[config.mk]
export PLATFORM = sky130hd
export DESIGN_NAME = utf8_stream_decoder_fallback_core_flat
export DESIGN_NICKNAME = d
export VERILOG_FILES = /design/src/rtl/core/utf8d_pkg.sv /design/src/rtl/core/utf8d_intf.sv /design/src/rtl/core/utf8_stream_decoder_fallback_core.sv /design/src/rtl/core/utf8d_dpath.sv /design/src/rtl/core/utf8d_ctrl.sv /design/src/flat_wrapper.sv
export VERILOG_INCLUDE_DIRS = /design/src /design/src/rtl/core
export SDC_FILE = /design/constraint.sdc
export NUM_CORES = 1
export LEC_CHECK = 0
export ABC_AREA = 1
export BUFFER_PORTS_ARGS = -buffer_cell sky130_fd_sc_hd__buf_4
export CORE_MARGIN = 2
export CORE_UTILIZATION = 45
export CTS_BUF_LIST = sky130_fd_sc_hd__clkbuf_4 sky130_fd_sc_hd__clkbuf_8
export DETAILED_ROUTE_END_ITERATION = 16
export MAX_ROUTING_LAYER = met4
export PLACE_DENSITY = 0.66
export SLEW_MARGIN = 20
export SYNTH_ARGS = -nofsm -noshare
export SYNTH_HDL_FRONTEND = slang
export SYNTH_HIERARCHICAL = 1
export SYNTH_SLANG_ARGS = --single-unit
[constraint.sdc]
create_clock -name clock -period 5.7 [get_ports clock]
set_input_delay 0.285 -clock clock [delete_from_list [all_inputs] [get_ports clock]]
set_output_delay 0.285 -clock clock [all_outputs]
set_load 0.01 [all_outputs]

★ ★ ★ ★ ★ ★ ★

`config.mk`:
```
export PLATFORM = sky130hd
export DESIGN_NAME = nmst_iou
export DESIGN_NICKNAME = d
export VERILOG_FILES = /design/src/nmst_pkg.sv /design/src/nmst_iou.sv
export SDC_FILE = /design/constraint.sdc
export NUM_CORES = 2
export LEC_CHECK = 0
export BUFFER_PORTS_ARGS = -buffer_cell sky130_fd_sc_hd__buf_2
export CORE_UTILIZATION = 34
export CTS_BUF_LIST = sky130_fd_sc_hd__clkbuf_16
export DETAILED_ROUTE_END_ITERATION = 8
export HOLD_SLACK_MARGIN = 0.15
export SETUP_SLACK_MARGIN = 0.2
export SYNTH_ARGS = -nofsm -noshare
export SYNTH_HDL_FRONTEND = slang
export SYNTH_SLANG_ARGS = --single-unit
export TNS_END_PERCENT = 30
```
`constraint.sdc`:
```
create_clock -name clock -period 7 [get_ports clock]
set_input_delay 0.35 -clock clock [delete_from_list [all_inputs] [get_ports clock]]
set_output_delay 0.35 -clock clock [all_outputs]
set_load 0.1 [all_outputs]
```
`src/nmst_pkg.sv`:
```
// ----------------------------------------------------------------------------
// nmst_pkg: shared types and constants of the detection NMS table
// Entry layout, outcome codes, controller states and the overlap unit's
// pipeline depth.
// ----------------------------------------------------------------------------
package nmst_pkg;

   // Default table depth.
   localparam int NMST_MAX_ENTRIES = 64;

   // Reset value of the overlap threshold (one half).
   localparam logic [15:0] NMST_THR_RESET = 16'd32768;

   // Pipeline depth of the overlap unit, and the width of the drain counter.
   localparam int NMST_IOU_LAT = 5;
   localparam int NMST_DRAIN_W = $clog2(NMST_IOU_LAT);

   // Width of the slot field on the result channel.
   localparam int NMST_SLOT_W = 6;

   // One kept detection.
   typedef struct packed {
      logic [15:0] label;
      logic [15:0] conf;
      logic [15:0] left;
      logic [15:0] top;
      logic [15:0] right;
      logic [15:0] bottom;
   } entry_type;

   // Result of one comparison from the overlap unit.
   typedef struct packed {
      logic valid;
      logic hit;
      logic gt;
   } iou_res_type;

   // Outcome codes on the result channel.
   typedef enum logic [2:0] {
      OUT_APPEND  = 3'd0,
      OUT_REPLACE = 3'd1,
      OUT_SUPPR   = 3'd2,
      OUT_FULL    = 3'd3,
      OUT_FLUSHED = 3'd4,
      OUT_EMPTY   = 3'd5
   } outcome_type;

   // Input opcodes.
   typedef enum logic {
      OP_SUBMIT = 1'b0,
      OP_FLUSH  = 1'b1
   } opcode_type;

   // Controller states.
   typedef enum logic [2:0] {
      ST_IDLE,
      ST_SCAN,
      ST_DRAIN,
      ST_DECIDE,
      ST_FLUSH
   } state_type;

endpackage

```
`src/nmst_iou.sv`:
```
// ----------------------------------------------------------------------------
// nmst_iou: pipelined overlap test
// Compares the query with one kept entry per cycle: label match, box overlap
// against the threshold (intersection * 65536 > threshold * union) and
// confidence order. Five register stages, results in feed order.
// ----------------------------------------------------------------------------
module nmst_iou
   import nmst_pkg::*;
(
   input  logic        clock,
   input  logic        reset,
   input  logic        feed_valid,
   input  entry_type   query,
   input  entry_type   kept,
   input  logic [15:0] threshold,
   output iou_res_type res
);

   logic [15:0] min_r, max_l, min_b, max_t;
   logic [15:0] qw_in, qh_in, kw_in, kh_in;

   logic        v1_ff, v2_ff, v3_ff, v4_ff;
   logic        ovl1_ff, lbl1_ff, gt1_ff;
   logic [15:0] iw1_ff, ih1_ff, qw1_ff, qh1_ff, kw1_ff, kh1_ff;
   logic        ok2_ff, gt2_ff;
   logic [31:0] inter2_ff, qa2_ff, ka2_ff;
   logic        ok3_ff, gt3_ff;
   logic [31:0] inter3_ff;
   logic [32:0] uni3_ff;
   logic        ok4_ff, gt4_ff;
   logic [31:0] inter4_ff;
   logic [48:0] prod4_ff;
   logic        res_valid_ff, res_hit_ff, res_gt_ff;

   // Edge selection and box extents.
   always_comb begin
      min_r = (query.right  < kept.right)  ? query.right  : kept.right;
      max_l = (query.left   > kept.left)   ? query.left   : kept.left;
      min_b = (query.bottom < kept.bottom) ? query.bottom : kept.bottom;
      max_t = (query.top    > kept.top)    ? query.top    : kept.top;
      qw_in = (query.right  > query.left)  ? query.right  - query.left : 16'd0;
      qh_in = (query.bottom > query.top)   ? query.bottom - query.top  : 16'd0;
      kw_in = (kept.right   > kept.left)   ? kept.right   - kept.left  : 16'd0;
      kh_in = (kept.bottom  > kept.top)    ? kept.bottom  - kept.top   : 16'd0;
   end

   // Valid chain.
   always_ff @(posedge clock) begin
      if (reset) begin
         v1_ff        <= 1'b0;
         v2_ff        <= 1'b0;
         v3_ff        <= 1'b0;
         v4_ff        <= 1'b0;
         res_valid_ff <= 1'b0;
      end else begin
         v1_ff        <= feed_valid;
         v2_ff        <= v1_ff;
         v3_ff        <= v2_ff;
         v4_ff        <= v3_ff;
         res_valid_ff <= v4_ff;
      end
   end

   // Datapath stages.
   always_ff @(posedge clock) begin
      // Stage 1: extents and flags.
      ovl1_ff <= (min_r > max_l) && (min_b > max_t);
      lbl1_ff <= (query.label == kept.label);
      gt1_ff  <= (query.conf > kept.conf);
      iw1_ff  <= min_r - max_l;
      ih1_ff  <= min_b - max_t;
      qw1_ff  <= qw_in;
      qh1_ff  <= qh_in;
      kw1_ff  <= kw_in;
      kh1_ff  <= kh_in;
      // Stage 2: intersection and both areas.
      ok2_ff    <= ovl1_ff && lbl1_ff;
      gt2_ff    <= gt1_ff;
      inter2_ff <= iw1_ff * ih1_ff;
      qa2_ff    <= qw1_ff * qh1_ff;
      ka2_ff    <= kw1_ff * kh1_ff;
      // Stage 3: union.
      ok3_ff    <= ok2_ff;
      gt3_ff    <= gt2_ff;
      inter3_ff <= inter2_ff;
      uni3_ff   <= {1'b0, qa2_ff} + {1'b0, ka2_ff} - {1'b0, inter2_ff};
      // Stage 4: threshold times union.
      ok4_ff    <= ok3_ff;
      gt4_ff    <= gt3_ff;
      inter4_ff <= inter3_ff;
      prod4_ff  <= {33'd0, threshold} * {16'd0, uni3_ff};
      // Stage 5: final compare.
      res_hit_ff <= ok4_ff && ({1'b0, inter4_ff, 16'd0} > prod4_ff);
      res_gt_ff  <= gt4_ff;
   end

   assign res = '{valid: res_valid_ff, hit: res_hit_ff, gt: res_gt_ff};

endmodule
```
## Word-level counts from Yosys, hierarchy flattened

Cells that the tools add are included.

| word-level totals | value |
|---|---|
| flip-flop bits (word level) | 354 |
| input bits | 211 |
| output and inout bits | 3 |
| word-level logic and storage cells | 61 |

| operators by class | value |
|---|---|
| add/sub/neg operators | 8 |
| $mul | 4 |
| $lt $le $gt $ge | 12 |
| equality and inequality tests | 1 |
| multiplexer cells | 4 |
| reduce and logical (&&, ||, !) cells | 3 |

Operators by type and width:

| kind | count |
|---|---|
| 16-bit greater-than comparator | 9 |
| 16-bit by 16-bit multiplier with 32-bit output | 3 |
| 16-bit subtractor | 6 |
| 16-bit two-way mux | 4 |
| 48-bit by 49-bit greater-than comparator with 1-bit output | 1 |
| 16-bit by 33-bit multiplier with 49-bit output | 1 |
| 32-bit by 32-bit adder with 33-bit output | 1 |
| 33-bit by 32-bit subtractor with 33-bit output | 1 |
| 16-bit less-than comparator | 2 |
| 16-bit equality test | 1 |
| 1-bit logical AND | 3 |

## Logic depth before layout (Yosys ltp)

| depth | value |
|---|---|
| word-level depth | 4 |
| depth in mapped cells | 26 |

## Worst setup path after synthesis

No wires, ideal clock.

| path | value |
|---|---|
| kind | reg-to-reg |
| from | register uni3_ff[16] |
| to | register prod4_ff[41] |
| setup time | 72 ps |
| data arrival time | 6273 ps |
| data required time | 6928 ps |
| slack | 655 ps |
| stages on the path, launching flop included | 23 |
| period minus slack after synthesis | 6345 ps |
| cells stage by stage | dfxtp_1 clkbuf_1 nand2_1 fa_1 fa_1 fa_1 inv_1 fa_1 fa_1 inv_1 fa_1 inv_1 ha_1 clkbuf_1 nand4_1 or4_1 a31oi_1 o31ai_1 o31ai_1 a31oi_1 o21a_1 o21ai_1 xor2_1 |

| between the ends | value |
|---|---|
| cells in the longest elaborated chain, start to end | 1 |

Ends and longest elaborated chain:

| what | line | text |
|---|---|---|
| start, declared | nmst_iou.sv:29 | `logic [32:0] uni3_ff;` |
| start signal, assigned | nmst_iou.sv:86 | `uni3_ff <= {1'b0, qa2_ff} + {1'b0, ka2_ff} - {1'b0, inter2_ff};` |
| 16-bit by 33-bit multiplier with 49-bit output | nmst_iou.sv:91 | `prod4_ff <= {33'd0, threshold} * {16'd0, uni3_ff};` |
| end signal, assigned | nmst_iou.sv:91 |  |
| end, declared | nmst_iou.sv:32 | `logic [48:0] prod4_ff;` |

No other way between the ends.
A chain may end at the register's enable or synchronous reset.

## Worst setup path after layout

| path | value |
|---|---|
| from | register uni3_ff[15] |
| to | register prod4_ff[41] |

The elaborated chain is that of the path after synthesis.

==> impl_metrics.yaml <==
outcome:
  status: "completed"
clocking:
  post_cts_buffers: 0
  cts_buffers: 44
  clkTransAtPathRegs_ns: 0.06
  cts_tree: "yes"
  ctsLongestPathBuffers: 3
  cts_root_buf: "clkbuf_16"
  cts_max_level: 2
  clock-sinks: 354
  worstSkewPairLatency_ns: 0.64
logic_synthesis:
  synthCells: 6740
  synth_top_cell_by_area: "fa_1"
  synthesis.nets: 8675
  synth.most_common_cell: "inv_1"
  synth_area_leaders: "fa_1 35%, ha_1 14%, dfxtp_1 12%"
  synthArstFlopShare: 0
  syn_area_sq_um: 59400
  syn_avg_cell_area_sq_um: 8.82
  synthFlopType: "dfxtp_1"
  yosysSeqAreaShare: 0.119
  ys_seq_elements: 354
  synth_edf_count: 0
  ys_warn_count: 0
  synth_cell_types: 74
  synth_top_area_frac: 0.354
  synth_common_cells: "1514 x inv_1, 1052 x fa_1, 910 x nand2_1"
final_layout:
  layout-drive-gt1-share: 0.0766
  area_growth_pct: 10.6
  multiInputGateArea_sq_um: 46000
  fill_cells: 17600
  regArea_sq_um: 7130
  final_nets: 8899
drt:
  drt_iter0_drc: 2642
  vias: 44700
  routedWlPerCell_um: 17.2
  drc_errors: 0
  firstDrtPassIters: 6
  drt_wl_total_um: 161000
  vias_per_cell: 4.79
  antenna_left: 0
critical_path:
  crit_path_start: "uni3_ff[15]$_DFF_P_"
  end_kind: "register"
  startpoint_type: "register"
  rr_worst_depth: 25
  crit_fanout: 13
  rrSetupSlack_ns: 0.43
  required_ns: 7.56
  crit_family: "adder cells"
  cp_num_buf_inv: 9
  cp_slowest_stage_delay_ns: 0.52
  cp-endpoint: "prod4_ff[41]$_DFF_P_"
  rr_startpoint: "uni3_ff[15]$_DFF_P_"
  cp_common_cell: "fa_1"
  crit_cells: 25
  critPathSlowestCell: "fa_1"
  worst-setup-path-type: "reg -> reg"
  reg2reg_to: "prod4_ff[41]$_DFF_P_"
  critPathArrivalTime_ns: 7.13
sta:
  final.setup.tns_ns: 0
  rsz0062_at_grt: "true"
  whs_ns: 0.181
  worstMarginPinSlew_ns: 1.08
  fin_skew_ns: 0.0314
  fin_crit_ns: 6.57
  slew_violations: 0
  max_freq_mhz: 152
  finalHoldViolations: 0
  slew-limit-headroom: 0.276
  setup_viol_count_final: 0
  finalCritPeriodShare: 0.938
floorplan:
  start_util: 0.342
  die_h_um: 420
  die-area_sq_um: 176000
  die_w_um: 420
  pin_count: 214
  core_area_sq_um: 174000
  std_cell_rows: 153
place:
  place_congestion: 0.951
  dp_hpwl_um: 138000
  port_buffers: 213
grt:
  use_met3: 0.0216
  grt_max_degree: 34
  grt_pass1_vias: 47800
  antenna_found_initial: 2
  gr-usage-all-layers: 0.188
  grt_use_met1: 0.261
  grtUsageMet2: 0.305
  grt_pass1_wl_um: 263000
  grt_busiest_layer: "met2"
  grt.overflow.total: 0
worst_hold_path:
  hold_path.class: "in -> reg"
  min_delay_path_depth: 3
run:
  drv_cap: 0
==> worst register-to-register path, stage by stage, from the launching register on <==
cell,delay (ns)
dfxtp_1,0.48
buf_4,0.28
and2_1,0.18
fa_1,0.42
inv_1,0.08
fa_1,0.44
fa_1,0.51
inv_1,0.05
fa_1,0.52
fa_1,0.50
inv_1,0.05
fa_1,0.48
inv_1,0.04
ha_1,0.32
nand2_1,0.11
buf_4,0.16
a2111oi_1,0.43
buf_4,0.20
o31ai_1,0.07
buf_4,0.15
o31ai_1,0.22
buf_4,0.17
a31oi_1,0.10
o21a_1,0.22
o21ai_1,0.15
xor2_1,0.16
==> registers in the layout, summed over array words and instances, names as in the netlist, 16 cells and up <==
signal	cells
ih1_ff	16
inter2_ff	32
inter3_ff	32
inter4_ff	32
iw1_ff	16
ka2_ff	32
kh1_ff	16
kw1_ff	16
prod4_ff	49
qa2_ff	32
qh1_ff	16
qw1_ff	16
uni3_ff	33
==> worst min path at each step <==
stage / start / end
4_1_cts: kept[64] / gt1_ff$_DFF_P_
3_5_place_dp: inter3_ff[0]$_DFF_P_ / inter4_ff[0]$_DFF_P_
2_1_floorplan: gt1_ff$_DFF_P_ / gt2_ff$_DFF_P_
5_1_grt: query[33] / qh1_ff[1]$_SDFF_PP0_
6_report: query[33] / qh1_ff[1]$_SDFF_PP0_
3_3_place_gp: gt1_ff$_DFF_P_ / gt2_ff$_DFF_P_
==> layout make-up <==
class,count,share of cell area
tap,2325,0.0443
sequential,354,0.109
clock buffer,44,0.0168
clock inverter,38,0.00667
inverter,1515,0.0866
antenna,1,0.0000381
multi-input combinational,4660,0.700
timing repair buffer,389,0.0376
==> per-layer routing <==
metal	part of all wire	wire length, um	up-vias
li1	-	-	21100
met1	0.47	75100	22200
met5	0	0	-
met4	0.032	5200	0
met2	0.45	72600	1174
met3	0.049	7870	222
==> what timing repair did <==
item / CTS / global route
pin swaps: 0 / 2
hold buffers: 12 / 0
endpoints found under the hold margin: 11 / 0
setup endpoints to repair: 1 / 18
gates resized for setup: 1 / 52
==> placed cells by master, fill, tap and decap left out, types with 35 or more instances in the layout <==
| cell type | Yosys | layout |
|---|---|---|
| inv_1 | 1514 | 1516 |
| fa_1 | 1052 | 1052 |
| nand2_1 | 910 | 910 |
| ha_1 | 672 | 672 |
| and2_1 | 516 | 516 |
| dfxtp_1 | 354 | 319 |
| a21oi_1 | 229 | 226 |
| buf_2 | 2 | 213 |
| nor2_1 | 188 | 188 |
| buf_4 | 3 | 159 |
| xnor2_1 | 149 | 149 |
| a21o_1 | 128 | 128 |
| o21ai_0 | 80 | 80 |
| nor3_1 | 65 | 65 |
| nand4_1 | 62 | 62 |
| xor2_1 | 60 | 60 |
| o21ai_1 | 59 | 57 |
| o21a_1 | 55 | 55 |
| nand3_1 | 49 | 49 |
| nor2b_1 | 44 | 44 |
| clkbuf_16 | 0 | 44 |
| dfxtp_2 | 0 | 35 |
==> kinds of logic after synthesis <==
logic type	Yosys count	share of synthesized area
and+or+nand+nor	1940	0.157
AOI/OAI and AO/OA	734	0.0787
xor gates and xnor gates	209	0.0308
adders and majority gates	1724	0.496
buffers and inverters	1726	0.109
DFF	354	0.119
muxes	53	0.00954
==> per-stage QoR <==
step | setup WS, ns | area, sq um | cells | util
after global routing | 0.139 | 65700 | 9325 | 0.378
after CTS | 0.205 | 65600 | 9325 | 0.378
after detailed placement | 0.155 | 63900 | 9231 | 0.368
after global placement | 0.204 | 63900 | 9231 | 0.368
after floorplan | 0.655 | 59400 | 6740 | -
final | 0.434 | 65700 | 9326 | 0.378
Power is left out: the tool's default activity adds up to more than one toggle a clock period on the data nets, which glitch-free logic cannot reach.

★ ★ ★ ★ ★ ★ ★

▶ _REQUIRED WORK_
Report every line from the listing above where the string "comparator" can be found.

▶ _WRITTEN ANSWER_
| 16-bit greater-than comparator | 9 |
| 48-bit by 49-bit greater-than comparator with 1-bit output | 1 |
| 16-bit less-than comparator | 2 |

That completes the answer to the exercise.